# new here!!! help



## rn23 (Aug 16, 2011)

married for 12 years - have 2 kids. husband hasnt worked in over 3 years. Says he's going to hit it big off sales. Finally had it- mother, provider, scheduler, etc... Husband is good to his kids but just deadbeat of a husband. Drinks, smokes pot, takes prescription narcotics. Now divorcing- he wants 50/50 will get child support and alimony and I will continue to work to support him. Oldest child is lashing out angry. He' salways been responsible- good kid. But now he's angry, almost violent.
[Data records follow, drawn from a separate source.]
**src/rtl/sat_fxmul_pkg.sv**
```systemverilog
package sat_fxmul_pkg;
  typedef enum logic [1:0] {
    OVF_NONE = 2'd0,
    OVF_NEG  = 2'd1,
    OVF_POS  = 2'd2
  } ovf_e;

  // Number of product bits, from the top down to the result sign bit.
  function automatic int guard_bits(input int w, input int f);
    return w - f + 1;
  endfunction
endpackage

```
**src/rtl/sat_fxmul_prod.sv**
```systemverilog
module sat_fxmul_prod #(
  parameter int W = 8
) (
  input  logic [W-1:0]   a,
  input  logic [W-1:0]   b,
  output logic [2*W-1:0] p
);
  localparam int PW = 2 * W;

  logic signed [PW-1:0] a_ext;
  logic signed [PW-1:0] b_ext;

  always_comb begin
    a_ext = PW'($signed(a));
    b_ext = PW'($signed(b));
    p     = a_ext * b_ext;
  end
endmodule

```
**src/rtl/sat_fxmul_ovf.sv**
```systemverilog
module sat_fxmul_ovf
  import sat_fxmul_pkg::*;
#(
  parameter int W    = 8,
  parameter int FRAC = 4
) (
  input  logic [2*W-1:0] p,
  output ovf_e           kind
);
  localparam int PW   = 2 * W;
  localparam int HALF = W / 2;
  localparam int GB   = guard_bits(W, FRAC);

  logic neg;
  logic pos;

  generate
    if ((W % 2 == 0) && (FRAC == HALF)) begin : g_split
      // Upper half of the guard field, and the sign of the half below it.
      logic [HALF-1:0] hh;
      logic            hl_sign;
      always_comb begin
        hh      = p[PW-1 -: HALF];
        hl_sign = p[PW-1-HALF];
        // Upper half below minus one, or equal to minus one with a
        // non-negative lower half.
        neg = (hh[HALF-1] && !(&hh)) || ((&hh) && !hl_sign);
        // Upper half above zero, or equal to zero with a negative lower half.
        pos = (!hh[HALF-1] && (|hh)) || (!(|hh) && hl_sign);
      end
    end else begin : g_field
      logic [GB-1:0] fld;
      always_comb begin
        fld = p[PW-1 -: GB];
        neg = fld[GB-1] && !(&fld);
        pos = !fld[GB-1] && (|fld);
      end
    end
  endgenerate

  always_comb begin
    if (neg)      kind = OVF_NEG;
    else if (pos) kind = OVF_POS;
    else          kind = OVF_NONE;
  end
endmodule

```
**src/rtl/sat_fxmul_clamp.sv**
```systemverilog
module sat_fxmul_clamp
  import sat_fxmul_pkg::*;
#(
  parameter int W    = 8,
  parameter int FRAC = 4
) (
  input  logic [2*W-1:0] p,
  input  ovf_e           kind,
  output logic [W-1:0]   res,
  output logic           sat
);
  localparam int PW = 2 * W;
  localparam logic [W-1:0] MAXV = {1'b0, {(W-1){1'b1}}};
  localparam logic [W-1:0] MINV = {1'b1, {(W-1){1'b0}}};

  logic signed [PW-1:0] shifted;

  always_comb begin
    shifted = $signed(p) >>> FRAC;
    unique case (kind)
      OVF_NEG: begin res = MINV;             sat = 1'b1; end
      OVF_POS: begin res = MAXV;             sat = 1'b1; end
      default: begin res = shifted[W-1:0];   sat = 1'b0; end
    endcase
  end
endmodule

```
**src/rtl/sat_fxmul.sv**
```systemverilog
module sat_fxmul
  import sat_fxmul_pkg::*;
#(
  parameter int W    = 8,
  parameter int FRAC = 4
) (
  input  logic         clk,
  input  logic         rst,
  input  logic         in_valid,
  input  logic [W-1:0] op_a,
  input  logic [W-1:0] op_b,
  output logic         out_valid,
  output logic [W-1:0] out_data,
  output logic         out_sat
);
  localparam int PW = 2 * W;

  logic [PW-1:0] prod;
  ovf_e          kind;
  logic [W-1:0]  res_c;
  logic          sat_c;

  sat_fxmul_prod #(.W(W)) u_prod (
    .a(op_a), .b(op_b), .p(prod)
  );

  sat_fxmul_ovf #(.W(W), .FRAC(FRAC)) u_ovf (
    .p(prod), .kind(kind)
  );

  sat_fxmul_clamp #(.W(W), .FRAC(FRAC)) u_clamp (
    .p(prod), .kind(kind), .res(res_c), .sat(sat_c)
  );

  always_ff @(posedge clk) begin
    if (rst) begin
      out_valid <= 1'b0;
      out_data  <= '0;
      out_sat   <= 1'b0;
    end else begin
      out_valid <= in_valid;
      if (in_valid) begin
        out_data <= res_c;
        out_sat  <= sat_c;
      end
    end
  end
endmodule

```
**config.mk**
```make
export PLATFORM = sky130hd
export DESIGN_NAME = sat_fxmul
export DESIGN_NICKNAME = d
export VERILOG_FILES = /design/src/rtl/sat_fxmul_pkg.sv /design/src/rtl/sat_fxmul_prod.sv /design/src/rtl/sat_fxmul_ovf.sv /design/src/rtl/sat_fxmul_clamp.sv /design/src/rtl/sat_fxmul.sv
export SDC_FILE = /design/constraint.sdc
export NUM_CORES = 1
export LEC_CHECK = 0
export BUFFER_PORTS_ARGS = -buffer_cell sky130_fd_sc_hd__buf_4
export CORE_ASPECT_RATIO = 1.2
export CORE_MARGIN = 5
export CORE_UTILIZATION = 39
export DETAILED_ROUTE_END_ITERATION = 8
export PLACE_DENSITY = 0.64
export SLEW_MARGIN = 15
export SYNTH_ARGS = -nofsm -noshare
export SYNTH_HDL_FRONTEND = slang
export SYNTH_SLANG_ARGS = --single-unit
```
**constraint.sdc**
```tcl
create_clock -name clk -period 5.42 [get_ports clk]
set_clock_uncertainty 0.15 [all_clocks]
set_input_delay 1.084 -clock clk [delete_from_list [all_inputs] [get_ports clk]]
set_output_delay 1.084 -clock clk [all_outputs]
set_load 0.01 [all_outputs]
```
==> reports/results.txt <==
top area cells in the synthesized netlist - fa_1, ha_1, inv_1
top cell type's share of synthesized area - 0.359
Final WS setup - 12.9 ps
total negative setup slack - 0 ps
fraction of layout cells with a size suffix above 1 - 0.382
Synth cell types - 46
Die Span X - 90.2 um
synthesized area - 0.00301 mm2
adder-cell share of the synthesized area - 0.475
YS warnings - 0
hold crit path type - reg2reg
maximum number of pins on one net before global-route repair - 12
Mapped Nets - 431
DRC viols - 0
total CTS buffers - 3
Final setup viols - 0
Final Total Pwr - 2.64 mW
initial antenna violation count - 0
Worst EP required - 5430 ps
simple-gate share of the synthesized area - 0.198
Layout Cells excl Fill - 508
WL final - 6380 um
Final GP Congestion - 0.841
FMAX - 185 MHz
VDD IR max - 0.000563 V
Antenna Nets Post-Route - 0
insertion delay to the later sink of the worst-skew pair - 230 ps
Fin Hold WS - 363 ps
fin crit share - 0.998
WL/cell - 12.6 um
Std-Cell Rows - 35
largest family of logic cells by synthesized area - adder cells
Total GRT Usage - 0.141
Setup CP Type - in2reg
placed insts - 495
register bit total from synthesis - 10
sequential area share after synthesis - 0.0665
I/O pin cnt - 29
worst slew pin tran - 329 ps
Worst Setup Start Kind - input pin
compound-cell area share of the yosys netlist - 0.103
root buffer cell - clkbuf_8
routed vias - 2413
core area - 0.00762 mm2
asr flop ratio synth - 0
min cycle time layout - 5410 ps
number of synthesized flops with an enable pin - 0
final hold vios - 0
Setup WS pre-CTS - -457 ps
most area-hungry cell type in the Yosys netlist - fa_1
max cap viols - 0
area growth from synthesis to layout - 37.7%
RSZ-0062 raised after global routing - yes
IO buf count - 28
1st-pass router iterations - 4
final instance area - 0.00415 mm2
grt ovf - 0
Synth Area in XOR/XNOR - 0.0436
mean area per synthesized cell - 9.12 um2
cts hold-fix bufs - 0
Final HPWL DP - 5370 um
Iter 0 DRT Violations - 47
vias in the first global route - 2676
Pwr Density - 637 mW/mm2
vias per cell - 4.75
Rel. slew slack - 0.779
CTS Buffer Depth - 2
CP Data Arrival Time - 5420 ps
Util after Layout - 0.544
Post-DP Area - 0.00371 mm2
NumNets Final - 518
CTS Sinks - 10
CTS clk-pin slew, worst paths - 50 ps
Initial Utilization - 0.395
static leakage - 2.02 nW
Mapped Cells - 330
Die Span Y - 106 um
CP Capture Type - register
antenna cells - 0
status - finished, final reports clean
H-tree levels - 1
fin. max-slew vios - 0
Top FF cell, synth - dfxtp_1
CTS tree - done
worst-path fanout max - 8
post-synthesis mux area share - 0.00707
DIE AREA - 0.00958 mm2
first-pass GRT wire length - 11600 um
What to do - go back to a hell of a marriage or move forward?????


----------



## ing (Mar 26, 2011)

rn23 said:


> married for 12 years - have 2 kids. husband hasnt worked in over 3 years. Says he's going to hit it big off sales. Finally had it- mother, provider, scheduler, etc... Husband is good to his kids but just deadbeat of a husband. Drinks, smokes pot, takes prescription narcotics. Now divorcing- he wants 50/50 will get child support and alimony and I will continue to work to support him. Oldest child is lashing out angry. He' salways been responsible- good kid. But now he's angry, almost violent. What to do - go back to a hell of a marriage or move forward?????


Sorry you are here 

It sounds like you have had enough. Before you kick it all in though have you considered MC? There _may_ be issues that can be resolved there. 
I am not saying NOT Divorce him but you married him because you loved him. I wonder what happened. 
Being jobless for a man can be horribly dis empowering and directly affects his feeling of self worth. 
The drinking,pot smoking [BORING] and narcotics are a serious health issue.

Can I ask.
Have you met someone else?


----------



## sprinter (Jul 25, 2011)

I agree that you should seek counseling. If nothing else your son needs counseling. I would definitely give him the chance to turn things around but also keep yourself open. Additionally, consider your son's mental health. That said, also be careful. If he insists on doing drugs and you can prove that he won't get custody and therefore no child support. It's unlikely he would either way. You might have to pay some support, though.


----------



## HurtinginTN (Feb 22, 2011)

rn23 said:


> Oldest child is lashing out angry. He' salways been responsible- good kid. But now he's angry, almost violent.


How old is he? "Helping Kids Cope with Divorce the Sandcastles Way" has helped me to help my kids (ages 8, 9, and 11).


----------